I am having an issue with my register page in IONIC.
Right now I am using a data.json file where all the data is stored, and i want to create another user (member) in here. For creating a member I only need a bit of the users information (name, mail and password) but the user info exists of way more data.
The error I'm getting is that my arrayPush is missing the following properties (the ones that I don't want to add yet and rather leave empty).
This is my TS
import {Component, Input, AfterViewInit, Output, OnInit} from '@angular/core';
import { async } from '@angular/core/testing';
import { Router } from '@angular/router';
import {AlertController, ModalController, NavParams} from '@ionic/angular';
import data from '../../../../data.json'
@Component({
selector: 'app-register',
templateUrl: './register.page.html',
styleUrls: ['./register.page.scss'],
})
export class RegisterPage implements OnInit {
@Input() fullName = '';
@Input() email = '';
@Input() password = '';
@Input() repeatPassword = '';
messageString: string;
today = new Date();
constructor(private router: Router, private alertController: AlertController) {
}
ngOnInit() {}
onRegister() {
//Grab data from HTML inputs and check if valid.
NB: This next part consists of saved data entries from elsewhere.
module multNodes
#(parameter SIZE = 10)
(output signed [SIZE*SIZE*18-1:0] u_2_mid,    
 input clock,
 input reset,		        
 input signed [SIZE*SIZE*18-1:0] u_hit_mid,   
 input signed [SIZE*SIZE*18-1:0] u_1_right,   
 input signed [SIZE*SIZE*18-1:0] u_1_left,     
 input signed [SIZE*SIZE*18-1:0] u_1_up,      
 input signed [SIZE*SIZE*18-1:0] u_1_down     
);
    genvar i,j,k;
    generate
	for (k = 1; k < SIZE-1; k = k + 1) begin: side
		OneNode nodeUp(.u_2_mid(u_2_mid[(((0)*SIZE+(k))*18) +: 18]),
			       .clock(clock),
		               .reset(reset),
	                       .u_hit_mid(u_hit_mid[(((0)*SIZE+(k))*18) +: 18]),
	                       .u_1_right(u_1_right[(((0)*SIZE+(k+1))*18) +: 18]),
	                       .u_1_left(u_1_left[(((0)*SIZE+(k-1))*18) +: 18]),
	                       .u_1_up(18'sd0),
	       	               .u_1_down(u_1_down[(((1)*SIZE+(k))*18) +: 18]));
		OneNode nodeDown(.u_2_mid(u_2_mid[(((SIZE-1)*SIZE+(k))*18) +: 18]),
			         .clock(clock),
		                 .reset(reset),
	                         .u_hit_mid(u_hit_mid[(((SIZE-1)*SIZE+(k))*18) +: 18]),
	                         .u_1_right(u_1_right[(((SIZE-1)*SIZE+(k+1))*18) +: 18]),
	                         .u_1_left(u_1_left[(((SIZE-1)*SIZE+(k-1))*18) +: 18]),
	                         .u_1_up(u_1_up[(((SIZE-2)*SIZE+(k))*18) +: 18]),
	       	                 .u_1_down(18'sd0));
		OneNode nodeLeft(.u_2_mid(u_2_mid[(((k)*SIZE+(0))*18) +: 18]),
			         .clock(clock),
		                 .reset(reset),
	                         .u_hit_mid(u_hit_mid[(((k)*SIZE+(0))*18) +: 18]),
	                         .u_1_right(u_1_right[(((k)*SIZE+(1))*18) +: 18]),
	                         .u_1_left(18'sd0),
	                         .u_1_up(u_1_up[(((k-1)*SIZE+(0))*18) +: 18]),
	       	                 .u_1_down(u_1_down[(((k+1)*SIZE+(0))*18) +: 18]));
		OneNode nodeRight(.u_2_mid(u_2_mid[(((k)*SIZE+(SIZE-1))*18) +: 18]),
			         .clock(clock),
		                 .reset(reset),
	                         .u_hit_mid(u_hit_mid[(((k)*SIZE+(SIZE-1))*18) +: 18]),
	                         .u_1_right(18'sd0),
	                         .u_1_left(u_1_left[(((k)*SIZE+(SIZE-2))*18) +: 18]),
	                         .u_1_up(u_1_up[(((k+1)*SIZE+(SIZE-1))*18) +: 18]),
	       	                 .u_1_down(u_1_down[(((k-1)*SIZE+(SIZE-1))*18) +: 18]));
	end
    endgenerate
    generate
	for (k = 0; k < SIZE; k = k + 10) begin: corner
		OneNode UpLeftCorner(.u_2_mid(u_2_mid[(((0)*SIZE+(k))*18) +: 18]),
			             .clock(clock),
		                     .reset(reset),
	                             .u_hit_mid(u_hit_mid[(((0)*SIZE+(k))*18) +: 18]),
	                             .u_1_right(u_1_right[(((0)*SIZE+(k+1))*18) +: 18]),
	                             .u_1_left(18'sd0),
	                             .u_1_up(18'sd0),
	       	                     .u_1_down(u_1_down[(((1)*SIZE+(k))*18) +: 18]));
		OneNode UpRightCorner(.u_2_mid(u_2_mid[(((k)*SIZE+(SIZE-1))*18) +: 18]),
			             .clock(clock),
		                     .reset(reset),
	                             .u_hit_mid(u_hit_mid[(((k)*SIZE+(SIZE-1))*18) +: 18]),
	                             .u_1_right(18'sd0),
	                             .u_1_left(u_1_left[(((k)*SIZE+(SIZE-2))*18) +: 18]),
	                             .u_1_up(18'sd0),
	       	                     .u_1_down(u_1_down[(((k+1)*SIZE+(SIZE-1))*18) +: 18]));
		OneNode DownLeftCorner(.u_2_mid(u_2_mid[(((SIZE-1)*SIZE+(k))*18) +: 18]),
			               .clock(clock),
		                       .reset(reset),
	                               .u_hit_mid(u_hit_mid[(((SIZE-1)*SIZE+(k))*18) +: 18]),
	                               .u_1_right(u_1_right[(((SIZE-1)*SIZE+(k+1))*18) +: 18]),
	                               .u_1_left(18'sd0),
	                               .u_1_up(u_1_up[(((SIZE-2)*SIZE+(k))*18) +: 18]),
	       	                      .u_1_down(18'sd0));
		OneNode DownRightCorner(.u_2_mid(u_2_mid[(((SIZE-1)*SIZE+(SIZE-1))*18) +: 18]),
			                .clock(clock),
		                        .reset(reset),
	                                .u_hit_mid(u_hit_mid[(((SIZE-1)*SIZE+(SIZE-1))*18) +: 18]),
	                                .u_1_right(18'sd0),
	                                .u_1_left(u_1_left[(((SIZE-1)*SIZE+(SIZE-2))*18) +: 18]),
	                                .u_1_up(u_1_up[(((SIZE-2)*SIZE+(SIZE-1))*18) +: 18]),
	       	                        .u_1_down(18'sd0));
	end
    endgenerate
    generate
	for (i = 1; i < SIZE-1; i = i + 1) begin: row
	    for (j = 1; j < SIZE-1; j = j + 1) begin: col
		OneNode node(.u_2_mid(u_2_mid[(((i)*SIZE+(j))*18) +: 18]),
			     .clock(clock),
		             .reset(reset),
	                     .u_hit_mid(u_hit_mid[(((i)*SIZE+(j))*18) +: 18]),
	                     .u_1_right(u_1_right[(((i)*SIZE+(j+1))*18) +: 18]),
	                     .u_1_left(u_1_left[(((i)*SIZE+(j-1))*18) +: 18]),
	                     .u_1_up(u_1_up[(((i-1)*SIZE+(j))*18) +: 18]),
	       	             .u_1_down(u_1_down[(((i+1)*SIZE+(j))*18) +: 18]));
	    end
	end
    endgenerate
endmodule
If not popup.
if (this.fullName === '') {this.messageString = "You didn't enter a name.";this.errorMessage();return;}
if (this.email === '') {this.messageString = "You didn't enter an mail address.";this.errorMessage();return;}
if (this.password === '') {this.messageString = "You didn't enter a password.";this.errorMessage();return;}
if (this.password != this.repeatPassword) {this.messageString = "The passwords don't match.";this.errorMessage();return;}
var firstname = this.fullName.split(" ")[0];
var lastname = this.fullName.split(" ").pop();
//save all data to JSON
(data).members.push({
fullname: this.fullName,
firstname: firstname,
lastname: lastname,
mail: this.email,
password: this.password,
});
//Redirect to homepage.
this.router.navigateByUrl('/home').then(r => {});
}
// Alert emails dont match
async errorMessage() {
const alert = await this.alertController.create({
cssClass: 'alerts',
header: 'ERROR',
message: this.messageString,
buttons: [
{
text: 'Okay',
cssClass: 'yes'
}
]
});
await alert.present();
}
}
and this is my data.json
{
"members": [
{
"id": 1,
"gender": "0",
"fullname": "X X",
"firstname": "X",
"infix": "",
"lastname": "X",
"number": "06-12345678",
"mail": "[email protected]",
"image": "https://pbs.twimg.com/media/EHMN4bVWoAUXhUz.jpg",
"password": "admin1",
"birthdate": "14-07-2001",
"country": "Netherlands",
"address": "Testweg 1a",
"state": "Noord Holland",
"city": "Amsterdam",
"zip": "1234BC",
"subscription": "26 Dec. 2020"
}
]
}
I only want to fill the following JSON objects so far for a new user fullname, firstname, lastname, email, password
CodePudding user response:
Preface: I'm not entirely sure what the overall intention of the code is, but the answer below deals with the type issue you mentioned. But the code shown pushes to a data array that was read, initially, from data.json
, and doesn't (in the code shown) seem to save that array anywhere. As JSON Derulo points out, pushing to that array has no effect on the data.json
file, just the in-memory array.
It sounds like TypeScript is inferring the type of data
from data.json
, since you aren't giving a type explicitly. TypeScript won't (can't) infer that a property should be optional. To do that, you have to specify it.
There are several ways you can do that.
- List all the properties yourself in a type definition.
- List all the optional properties in a type definition, allowing the other (required) properties to be inferred.
- List all the required properties in a type definition, allowing the other (optional) properties to be inferred.
Of those, the last one seems most useful to what you describe:
import sampleData from "../../../../data.json";
type MemberType =
Partial<typeof sampleData["members"][number]>
& Pick<
typeof sampleData["members"][number],
"fullname" | "firstname" | "lastname" | "mail" | "password"
>;
const data: typeof sampleData & {members: MemberType[]} = sampleData;
That lets TypeScript infer the type from data.json
, but then we make all properties optional, and then override the ones that should be required with their original non-optional definition.